Feast of the Transfiguration

In Galilee, where Jesus’ public ministry took place, there are many beautiful rolling hills, but one mountain stands above them all: Mt. Tabor. From the earliest centuries of Christianity, Mt. Tabor was believed to have been the site where Jesus’ Transfiguration took place.

Matthew, Mark and Luke describe this event with remarkable agreement. To understand it, it’s important to consider what happened before, but also what would follow. What happened a week before was the occasion in which Jesus presented a question to his disciples: Who do the people say that I am? Then, more importantly, Who do you say that I am?

As we know, it was Peter, who was given divine insight, prompting him to answer: “You are the Messiah, the Son of the living God.” Jesus gave Peter a gold star—as well as keys to the kingdom—but then nuanced this truth, by saying that even though he was Son of the living God, suffering and death were in his not too distant future. Jesus’ Transfiguration is sandwiched by death: his foretelling of it, but then also its occurrence.

 

Knowing that his death would shake his disciples, Jesus brought his inner-circle—Peter, James and John—to the mountain, to give them a fleeting glimpse of just what would enable him to transcend the suffering and death that was soon to come.

They hadn’t a clue what was coming. Suddenly, Jesus’ face and clothes became white like light. A cloud emerged, accompanied by a voice that must have been like the sound of thunder. In imagining that scene, it's hard not to think of Moses’ experience, as described in chapter 24 of Exodus, where God called him to the top of Mount Sinai, while the people of Israel remained at the bottom of the mountain. At a certain point, a cloud engulfed the top of the mountain and Moses himself. It’s said that “to the Israelites the glory of the LORD was seen as a consuming fire on top of the mountain” (Ex 24:17). Like the fire within the cloud on Mt. Sinai, light was not so much shining upon Jesus, as much as it was radiating like fire from within. Peter, James and John beheld Jesus in his divinity.

          As our Catechism says it: “For a moment Jesus discloses his divine glory, confirming Peter's confession. He also reveals that he will have to go by the way of the cross at Jerusalem in order to "enter into his glory’" (CCC, 555).

 

We don’t know exactly the date that the Transfiguration occurred, but the Church has celebrated it on August 6th at least as far back as 1456. So, it’s interesting that another inexplicable phenomenon occurred on this date in 1945—the bombing of Hiroshima—another moment in which a powerful and transformative light emerged from above.

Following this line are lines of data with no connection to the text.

$ cat src/rtl/sburst_sram.sv
module sburst_sram #(
  parameter int AW     = 6,
  parameter int LANES  = 2,
  parameter int LANE_W = 9
) (
  input  logic                      clk,
  input  logic                      rst_n,
  input  logic                      zz,
  input  logic                      ce_n,
  input  logic                      ce2,
  input  logic                      ce2_n,
  input  logic                      adsp_n,
  input  logic                      adsc_n,
  input  logic                      adv_n,
  input  logic                      gw_n,
  input  logic                      bwe_n,
  input  logic [LANES-1:0]          bw_n,
  input  logic                      oe_n,
  input  logic                      lin_order,
  input  logic [AW-1:0]             addr,
  input  logic [LANES*LANE_W-1:0]   dq_i,
  output logic [LANES*LANE_W-1:0]   dq_o,
  output logic                      dq_oe
);
  localparam int DEPTH = 1 << AW;

  logic            act_q, rd_q, act_d, rd_d, we;
  logic [AW-3:0]   base_q, base_d;
  logic [1:0]      st_q, st_d, cnt_q, cnt_d;
  logic [AW-1:0]   ra, wa;

  wire sel     = !ce_n && ce2 && !ce2_n;
  wire p_start = !adsp_n && !ce_n;
  wire c_start = !p_start && !adsc_n;
  wire start   = p_start || c_start;
  wire is_wr   = !gw_n || (!bwe_n && !(&bw_n));

  function automatic logic [1:0] lo(input logic [1:0] s, input logic [1:0] k, input logic lin);
    return lin ? s + k : s ^ k;
  endfunction

  always_comb begin
    act_d  = act_q;
    rd_d   = rd_q;
    base_d = base_q;
    st_d   = st_q;
    cnt_d  = cnt_q;
    we     = 1'b0;
    if (start) begin
      if (sel) begin
        act_d  = 1'b1;
        base_d = addr[AW-1:2];
        st_d   = addr[1:0];
        cnt_d  = 2'd0;
        rd_d   = p_start || !is_wr;
        we     = c_start && is_wr;
      end else begin
        act_d = 1'b0;
        rd_d  = 1'b0;
      end
    end else if (act_q) begin
      if (!adv_n) cnt_d = cnt_q + 2'd1;
      rd_d = !is_wr;
      we   = is_wr;
    end
  end

  assign ra = {base_q, lo(st_q, cnt_q, lin_order)};
  assign wa = {base_d, lo(st_d, cnt_d, lin_order)};

  always_ff @(posedge clk) begin
    if (!rst_n) begin
      act_q  <= 1'b0;
      rd_q   <= 1'b0;
      base_q <= '0;
      st_q   <= '0;
      cnt_q  <= '0;
    end else if (!zz) begin
      act_q  <= act_d;
      rd_q   <= rd_d;
      base_q <= base_d;
      st_q   <= st_d;
      cnt_q  <= cnt_d;
    end
  end

  for (genvar i = 0; i < LANES; i++) begin : g_lane
    logic [LANE_W-1:0] mem [DEPTH];
    wire lane_en = !gw_n || !bw_n[i];
    always_ff @(posedge clk)
      if (rst_n && !zz && we && lane_en) mem[wa] <= dq_i[i*LANE_W +: LANE_W];
    assign dq_o[i*LANE_W +: LANE_W] = mem[ra];
  end

  assign dq_oe = act_q && rd_q && !oe_n && !zz;


  a_r12_reset_idle: assert property (@(posedge clk) !rst_n |=> !act_q && !dq_oe);

  a_r2_adsp_reads: assert property (@(posedge clk) disable iff (!rst_n)
    (!zz && p_start && sel) |=> (rd_q && act_q));

  a_r5_deselect: assert property (@(posedge clk) disable iff (!rst_n)
    (!zz && start && !sel) |=> (!act_q && !dq_oe));

  a_r8_suspend_hold: assert property (@(posedge clk) disable iff (!rst_n)
    (!zz && !start && act_q && adv_n) |=> ($stable(cnt_q) && $stable(base_q) && $stable(st_q)));

  a_r7_advance: assert property (@(posedge clk) disable iff (!rst_n)
    (!zz && !start && act_q && !adv_n) |=> (cnt_q == 2'($past(cnt_q) + 2'd1)));

  a_r11_snooze_hold: assert property (@(posedge clk) disable iff (!rst_n)
    zz |=> ($stable(cnt_q) && $stable(act_q) && $stable(rd_q) && $stable(base_q)));
endmodule

$ cat config.mk
export PLATFORM = sky130hd
export DESIGN_NAME = sburst_sram
export DESIGN_NICKNAME = d
export VERILOG_FILES = /design/src/rtl/sburst_sram.sv
export SDC_FILE = /design/constraint.sdc
export NUM_CORES = 1
export LEC_CHECK = 0
export BUFFER_PORTS_ARGS = -buffer_cell sky130_fd_sc_hd__buf_2
export CAP_MARGIN = 25
export CELL_PAD_IN_SITES_DETAIL_PLACEMENT = 0
export CELL_PAD_IN_SITES_GLOBAL_PLACEMENT = 1
export CORE_ASPECT_RATIO = 0.6
export CORE_UTILIZATION = 40
export DETAILED_ROUTE_END_ITERATION = 7
export GPL_TIMING_DRIVEN = 0
export PLACE_DENSITY_LB_ADDON = 0.3
export REMOVE_ABC_BUFFERS = 1
export SKIP_CTS_REPAIR_TIMING = 1
export SYNTH_ARGS = -nofsm -noshare
export SYNTH_HDL_FRONTEND = slang
export SYNTH_SLANG_ARGS = --single-unit
$ cat constraint.sdc
create_clock -name clk -period 7.3 [get_ports clk]
set_clock_uncertainty 0.15 [all_clocks]
set_input_delay 1.095 -clock clk [delete_from_list [all_inputs] [get_ports clk]]
set_output_delay 1.095 -clock clk [all_outputs]
set_load 0.1 [all_outputs]
# Word-level counts from Yosys, hierarchy flattened
# Memories as Yosys holds them, arrays and structs flattened.
# Cells that the tools add are included.
[word_totals]
elab_cells = 69
mem_count = 2
out_inout_bits = 19
input_bits = 39
ff_bits = 10
ramBits = 1152
[mem_list]
columns = ["memory", "words", "word_bits", "rd", "rd_clocked_by_memory_dff", "wr", "line", "text"]
rows = [
  ["g_lane[0].mem", 64, 9, 1, 0, 1, "88", "logic [LANE_W-1:0] mem [DEPTH];"],
  ["g_lane[1].mem", 64, 9, 1, 0, 1, "88", ""],
]
[classes]
n_reduce_logical = 35
add_sub_neg = 3
muxes = 21
bitwise_logic = 3
[op_table]
columns = ["cell", "n"]
rows = [
  ["$mux W2", 8],
  ["$logic_and A1 B1 Y1", 13],
  ["$logic_not A1 Y1", 13],
  ["$mux W1", 11],
  ["$mux W4", 2],
  ["$reduce_and A2 Y1", 3],
  ["$logic_or A1 B1 Y1", 5],
  ["$add A2 B2 Y2", 2],
  ["$xor A2 B2 Y2", 2],
  ["$add A2 B1 Y2 const B", 1],
  ["$reduce_bool A2 Y1", 1],
  ["$not A1 Y1", 1],
]

# Depth between registers and ports, before layout
# Gate-level depths: netlist (run 1).
[logic_depth]
ltp_word = 11
depth_mapped = 11
ltp_nobuf = 8

# Worst setup path before layout (run 1)
# No wires, ideal clock.
[synth_timing]
path_type = "input to output"
start = "input lin_order"
end = "output dq_o[14]"
path_slack_ps = 1695
cell_stages = 9
path_buffers = 3
arrival_ps = 4360
required_ps = 6055
cell_sequence = "and2_1 > xnor2_2 > buf_2 > buf_2 > clkbuf_1 > nand2_1 > a21oi_1 > nor2_1 > a32oi_1"
[synth_via]
elab_chain_len = 2
[synth_rtl]
columns = ["item", "line", "text"]
rows = [
  ["from (decl)", "19", "input logic lin_order,"],
  ["$mux W2", "39", "return lin ? s + k : s ^ k;"],
  ["$mem_v2 Z64 W9", "n/a", ""],
  ["to (decl)", "22", "output logic [LANES*LANE_W-1:0] dq_o,"],
]
# No other way between the ends.

# Worst setup path in the final report (run 1)
[layout_timing]
start = "register cnt_q[0]"
end = "output dq_o[10]"
[layout_via]
elab_chain_len = 3
elab_cells_between_ends = 4
cone_classes = "1 x add/sub; 1 x mux; 1 x bitwise; 1 x memory"
[layout_rtl]
columns = ["item", "line", "text"]
rows = [
  ["from (decl)", "29", "logic [1:0] st_q, st_d, cnt_q, cnt_d;"],
  ["from (signal assigned)", "83", "cnt_q <= cnt_d;"],
  ["$add A2 B2 Y2 or $xor A2 B2 Y2 (tied branches)", "39", ""],
  ["$mux W2 *", "39", ""],
  ["$mem_v2 Z64 W9 *", "n/a", ""],
]
# Every way passes the cells marked *; elsewhere a longest branch is shown, timed or not.

==> results.md, run 1 <==
* Status: finished clean
* Die Y at 268 um
* Area share of the largest cell type after synthesis at 73.6%
* CP dominant cell by count: buf_16
* Total power at 13500 uW
* Yosys Warn Count at 0
* Hold Violations, Final at 0
* Design Area, Final at 54200 um^2
* Share of cells above drive strength 1 at 25.0%
* Cell Area, Synth at 47000 um^2
* IO Count at 58
* Clk slew on worst S/H paths at 70 ps
* FMAX at 146 MHz
* CTS Root Cell: clkbuf_16
* Via density at 6.00
* Crit Path Max Fanout at 63
* Nets at 2719
* Routed wire length at 128000 um
* CP peak stage delay at 700 ps
* Async set-reset flop share out of synthesis at 0%
* Worst slew pin tran at 1130 ps
* #FFs+latches synth at 1162
* Vias in the first global route at 25900
* Leak pwr at 0.0164 uW
* Top_reg_cell synth: edfxtp_1
* Max-cap violations at 0
* EDFF count, synth at 1152
* First-pass GRT wire length at 185000 um
* Distinct cell type count after synthesis at 64
* Initial antenna violation count at 4
* GRT Total Usage at 21.7%
* Crit Path Class: flop to primary output
* RSZ-0062 raised after global routing: false
* VDD IR-drop max at 189 uV
* DIE AREA at 119000 um^2
* Crit path buffers/inverters at 5
* CTS buffer count at 101
* Pwr dens at 250 nW/um^2
* Post-synthesis sequential area ratio at 74.0%
* CP max stage cell: ha_4
* TritonCTS clock tree: yes
* Commonest non-fill, non-tap cells in the layout: edfxtp_1, mux4_2, nand2_1
* Worst Path Required at 6050 ps
* Drt pass-1 iters at 6
* Largest area contributor in the netlist: edfxtp_1
* Placed Cells at 4139
* Area of the core at 115000 um^2
* Routability Congestion at 0.793
* Synth area leaders: edfxtp_1, mux4_2, mux2i_1
* Worst hold path startpoint: rd_q
* Critical Path Source Type: flop
* Placed inst area at 50800 um^2
* Critical path endpoint category: primary output
* Crit path max-delay family: buffers and inverters
* Synth-to-Final Area Change at 15.3%
* Slew HR at 24.8%
* Critical Path AT at 5600 ps
* Synthesized area per cell at 18.1 um^2
* Commonest non-fill, non-tap cell in the layout: edfxtp_1
* Min Tclk post-route at 6850 ps
* Post-synthesis cell count at 2594
* Final setup viols at 0
* Largest net degree at the start of global routing at 64
* Worst hold path class: flop to flop
* Initial core utilization at 40.7%
* Port bufs at 57
* Post-route DRC at 0
* Rows at 96
* CTS HTree Levels at 3
* Die Wd at 445 um
* Overflow after GRT at 0
* Cell Count, Final, Fillers Out at 4334
* Antenna Nets Post-Route at 0
* First-iteration detailed-routing DRC count at 3076
* Fin. max-slew vios at 0
* Vias at 26000
* WL/cell at 29.5 um
* Clk Latency, worst-skew pair at 720 ps
* Crit. Startpoint: cnt_q[0]
* Crit-path cells: ha_4 > buf_16 > buf_16 > buf_16 > buf_16 > or3_4 > o21ai_0 > a211oi_1 > o41ai_1 > a32oi_1 > buf_2
* Clock sink count at 1162
* Post-DP HPWL at 83500 um
* Start of the worst register-to-register path: cnt_q[1]
* Clock buffer depth at 3
* Part of the cycle the worst path needs at 93.8%
==> cells by family (layout without fill, tap and decap cells) <==
kind of cell,Yosys count,count (layout),synth area share (%)
fa+ha+maj,2,2,0.0532
simple gates,489,489,5.01
compound gates,408,408,6.31
other cells,0,1,0
buf+inv,202,373,1.96
xor+xnor,9,9,0.256
flops,1162,1162,74.0
mux,322,322,12.4
==> path summary, 6_finish.rpt <==
kind                                       endpoint  slack [ps]  cells after the start
worst max-delay path                       dq_o[10]         450                     11
worst min-delay path                           rd_q         430                      3
worst max register to register  g_lane[0].mem[5][5]        2790                     10
worst min register to register                 rd_q         430                      3
==> cell type report <==
cell class / count / area, um^2
multi-input cells: 1230 / 11900
inverters: 8 / 30.0
flip-flops and latches: 1162 / 34800
clock buffers: 130 / 2700
repair buffers: 175 / 2190
fillers: 9558 / 61200
diodes: 1 / 2.50
clock inverters: 60 / 606
well taps: 1568 / 1960
==> stage by stage <==
stage	util (%)	setup WS [ps]	setup TNS, ps	hold WS [ps]
floorplan	-	-9290	-941510	359
global placement	41.9	-20920	-8753440	383
detailed placement	44.0	528	0	406
CTS	46.9	127	0	423
global route	47.0	195	0	487
finish	47.0	454	0	426
==> sequential cells by signal (all words and copies together), names as in the netlist <==
| name | count |
|---|---|
| g_lane.mem | 1152 |
| base_q | 4 |
| cnt_q | 2 |
| st_q | 2 |
| act_q | 1 |
| rd_q | 1 |
==> synth_stat cells (10+ instances only) <==
| cell type | count |
|---|---|
| edfxtp_1 | 1152 |
| mux4_2 | 206 |
| nand2_1 | 185 |
| nor3_1 | 153 |
| clkbuf_1 | 120 |
| mux2i_1 | 100 |
| o21ai_0 | 58 |
| a21oi_1 | 47 |
| nor2_1 | 39 |
| buf_2 | 38 |
| a221oi_1 | 36 |
| a31oi_1 | 34 |
| o22ai_1 | 32 |
| nand3b_1 | 29 |
| or3_1 | 29 |
| a211oi_1 | 27 |
| o221ai_1 | 26 |
| a31o_2 | 16 |
| mux2_2 | 16 |
| buf_1 | 15 |
| nand3_1 | 14 |
| o211ai_1 | 12 |
| a21o_1 | 11 |
| buf_6 | 11 |
| o31ai_1 | 11 |
| dfxtp_1 | 10 |
| o21a_1 | 10 |
| o21bai_1 | 10 |
| o221a_2 | 10 |
==> routing by layer <==
layer / GRT usage, % / wire, um
met4: 5.04 / 2270
met3: 5.22 / 12300
met1: 33.4 / 58300
met2: 30.7 / 55000
met5: 0 / 0
==> power by group <==
group	switching (uW)	internal (uW)	leakage, uW
clock network	2440	3040	0.00161
registers	6.06	7330	0.0104
logic	492	228	0.00434
total	2940	10600	0.0164
==> worst min-delay path: stages, from the launching register on <==
cell and delay [ps]:
dfxtp_1 330, nand2_1 50, o21ai_0 60, and2_1 110
(Power assumes the default switching activity.)
==> inputs of run 2 (changes only) <==
--- a/config.mk
+++ b/config.mk
@@ -11,9 +11,11 @@
 export CELL_PAD_IN_SITES_GLOBAL_PLACEMENT = 1
 export CORE_ASPECT_RATIO = 0.6
 export CORE_UTILIZATION = 40
+export CTS_CLUSTER_DIAMETER = 50
 export DETAILED_ROUTE_END_ITERATION = 7
 export GPL_TIMING_DRIVEN = 0
 export PLACE_DENSITY_LB_ADDON = 0.3
+export RECOVER_POWER = 25
 export REMOVE_ABC_BUFFERS = 1
 export SKIP_CTS_REPAIR_TIMING = 1
 export SYNTH_ARGS = -nofsm -noshare
==> run 2 against run 1 <==
Compared with the run above:
- the run now ends with capacitance limit, slew limit left
- cell count barely moved
- total power rose by 0.12%
- register-to-register slack barely moved
==> results.md, run 2 (synthesis results as in run 1) <==
* Fin. max-slew vios at 435 (+435)
* Die Y at 268 um (unchanged)
* Routed wire length at 128000 um (about the same)
* Hold Violations, Final at 0 (unchanged)
* CTS buffer count at 102 (+0.99%)
* Post-DP HPWL at 83500 um (unchanged)
* Worst slew pin tran at 2680 ps (+1550 ps)
* Largest net degree at the start of global routing at 64 (unchanged)
* DIE AREA at 119000 um^2 (unchanged)
* Part of the cycle the worst path needs at 93.5% (-0.32 points)
* Max reg flops at 1152 (unchanged)
* Crit Path Class: flop to primary output
* GR Layer Usage met2 at 30.6% (-0.16 points)
* Slew HR at -78.4% (-100 points)
* Failing checks: capacitance limit, slew limit
* Vias in the first global route at 25900 (+0.19%)
* IO Count at 58 (unchanged)
* Port bufs at 57 (unchanged)
* WL/cell at 29.5 um (about the same)
* Vias at 26000 (-0.0077%)
* VDD IR-drop max at 194 uV (+2.9%)
* Initial antenna violation count at 3 (-1)
* Max-cap violations at 9 (+9)
* GRT Total Usage at 21.6% (about the same)
* Via density at 6.00 (about the same)
* Crit path max-delay family: buffers and inverters
* Dpl ws at 528 ps (unchanged)
* Gr busiest metal: met1
* CP max stage cell: a211oi_1
* CTS Root Cell: clkbuf_16
* Overflow after GRT at 0 (unchanged)
* RSZ-0062 raised after global routing: false
* Die Wd at 445 um (unchanged)
* Critical path endpoint category: primary output
* Rows at 96 (unchanged)
* Nets at 2719 (unchanged)
* Util after Layout at 46.8% (-0.13 points)
* Commonest non-fill, non-tap cell in the layout: edfxtp_1
* Crit path buffers/inverters at 6 (+1)
* Biggest regs: g_lane.mem (1152), base_q (4)
* Leak pwr at 0.0163 uW (-0.63%)
* First-pass GRT wire length at 185000 um (about the same)
* Final hold slack at 426 ps (-0.111 ps)
* First-iteration detailed-routing DRC count at 3215 (+4.5%)
* Design Area, Final at 54000 um^2 (-0.27%)
* Clock sink count at 1162 (unchanged)
* Commonest non-fill, non-tap cells in the layout: edfxtp_1, mux4_2, nand2_1
* Critical Path Source Type: flop
* Final setup viols at 0 (unchanged)
* CTS HTree Levels at 3 (unchanged)
* Top reg by flops: g_lane.mem
* Drt pass-1 iters at 5 (-1)
* Placed inst area at 50800 um^2 (unchanged)
* Share of cells above drive strength 1 at 24.2% (-0.71 points)
* # fillers at 9596 (+0.40%)
* Post-route DRC at 0 (unchanged)
* Pwr dens at 251 nW/um^2 (+0.39%)
* Met3 GRT Util at 5.10% (-0.12 points)
* Crit Path Max Fanout at 21 (-67%)
* Antenna Nets Post-Route at 0 (unchanged)
* Min Tclk post-route at 6820 ps (-23.1 ps)
* FMAX at 147 MHz (+0.34%)
* CP dominant cell by count: buf_12
* Worst Path Required at 6050 ps (about the same)
* Critical Path AT at 5580 ps (-20 ps)
* Clk slew on worst S/H paths at 70 ps (about the same)
* Total power at 13600 uW (+0.12%)
* Status: finished, violations left
* Area of the core at 115000 um^2 (unchanged)
* Clock buffer depth at 3 (unchanged)
* Routability Congestion at 0.793 (unchanged)
* Met1 Use GR at 33.6% (+0.15 points)
* Worst hold path class: flop to flop
* Synth-to-Final Area Change at 15.0%
* TritonCTS clock tree: yes
* Crit-path cells: xnor2_4 > buf_12 > xnor2_4 > buf_12 > buf_12 > buf_16 > buf_16 > mux4_2 > o22ai_1 > a211oi_1 > o32a_1 > buf_2
* CP peak stage delay at 890 ps (+190 ps)
* Clk Latency, worst-skew pair at 720 ps (about the same)
* Initial core utilization at 40.7% (unchanged)
* Post-route setup slack at 477 ps (+23.1 ps)
-- run 2: cell types whose count changed in the layout (fill, tap and decap cells not counted), sizes merged --
| cell | before | now |
|---|---|---|
| buf | 174 | 148 |
| clkbuf | 131 | 155 |
| clkinv | 41 | 39 |
| inv | 11 | 13 |
-- run 2: metrics by stage --
stage	setup TNS (ps)	std cells
finish	0	4332
global route	0	4332
CTS	0	4328
detailed placement	0	4139
global placement	-8753440	4025
floorplan	-941510	2400
-- run 2: layout make-up --
class,count,area [um^2],share of cell area [%]
diodes,1,2.50,0.00463
inverters,8,30.0,0.0556
flip-flops and latches,1162,34800,64.4
multi-input cells,1230,11900,22.0
repair buffers,174,2030,3.75
well taps,1568,1960,3.63
clock inverters,60,622,1.15
clock buffers,129,2700,4.99
-- run 2: worst paths after layout --
path	from	endpoint	slack [ps]	cells after the start
setup / recovery	cnt_q[1]	dq_o[0]	480	12
hold / removal	rd_q	rd_q	430	3
setup reg to reg	cnt_q[1]	g_lane[0].mem[5][5]	2790	10
hold reg to reg	rd_q	rd_q	430	3
-- run 2: power breakdown --
part	total, uW	switching (uW)	internal [uW]
clock	5500	2460	3050
sequential	7340	6.07	7330
combinational	709	491	218
-- run 2: metal layers --
metal / vias up / routed length (um)
met5: - / 0
met4: 0 / 2460
met3: 155 / 12000
met2: 1130 / 54700
met1: 13800 / 58800
li1: 10900 / -
-- run 2: worst register-to-register path, stage by stage, from the launching register on --
cell and delay, ps:
dfxtp_1 590, xor2_4 640, xnor2_1 150, mux2i_1 500
xnor2_2 410, buf_8 280, buf_8 180, buf_8 180
buf_16 170, nor3_1 620, buf_2 330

A Jesuit priest by the name of Pedro Arrupe, living in Hiroshima at the time of the bombing, described his experience. After the blinding light had subsided, he could have frozen in place from the shock of it all, but he acted, utilizing his medical training, attending to the overwhelming number of dying and injured.

The next morning, he and his fellow religious stopped to celebrate Mass. With them were the wounded and misplaced people whom he had picked up along the way. Arrupe describes this experience: “Assuredly, it was in such moments of tragedy that we felt God most near to us. It is at such moments one feels in need of supernatural assistance. The external surroundings in which the Holy Sacrifice was being offered were not such as might promote sensible devotion. In turning around to say ‘Dominus vobiscum’, I saw before my eyes many wounded, suffering terribly.

“While reading the Epistle and the Gospel, I had to be careful not to touch with my feet the children that lay so close to me. They wanted to see closely this stranger who was wearing such odd clothing and performing those ceremonies they had never seen before. In spite of it all, I do not think I have ever said Mass with such devotion.”

 

Fr. Arrupe died in 1991. His account is both beautiful and horrible. The Transfiguration of the Lord, especially as it’s sandwiched with death, is also both beautiful and horrible. But in this, as Jesus intended to reveal to his disciples, death is not the end. The glimpse of glory he revealed in his Transfiguration, would be the glory that would be revealed most fully in his Resurrection. Suffering and the glory to follow are inextricably linked—not just for Jesus, but also for you and me.

As Jesus said to his disciples just before his Transfiguration: “Whoever wishes to come after me must deny himself, take up his cross, and follow me. For whoever wishes to save his life will lose it, but whoever loses his life for my sake will find it” (Mt 16:24-25). Do you believe him? If the answer is “I don’t know”, then consider what you could do to strengthen your faith. If the answer is “Yes”, then demonstrate your living faith. Show, by your witness, by overcoming the stronghold of sin, that the glory that comes through Jesus’ cross is stronger than death.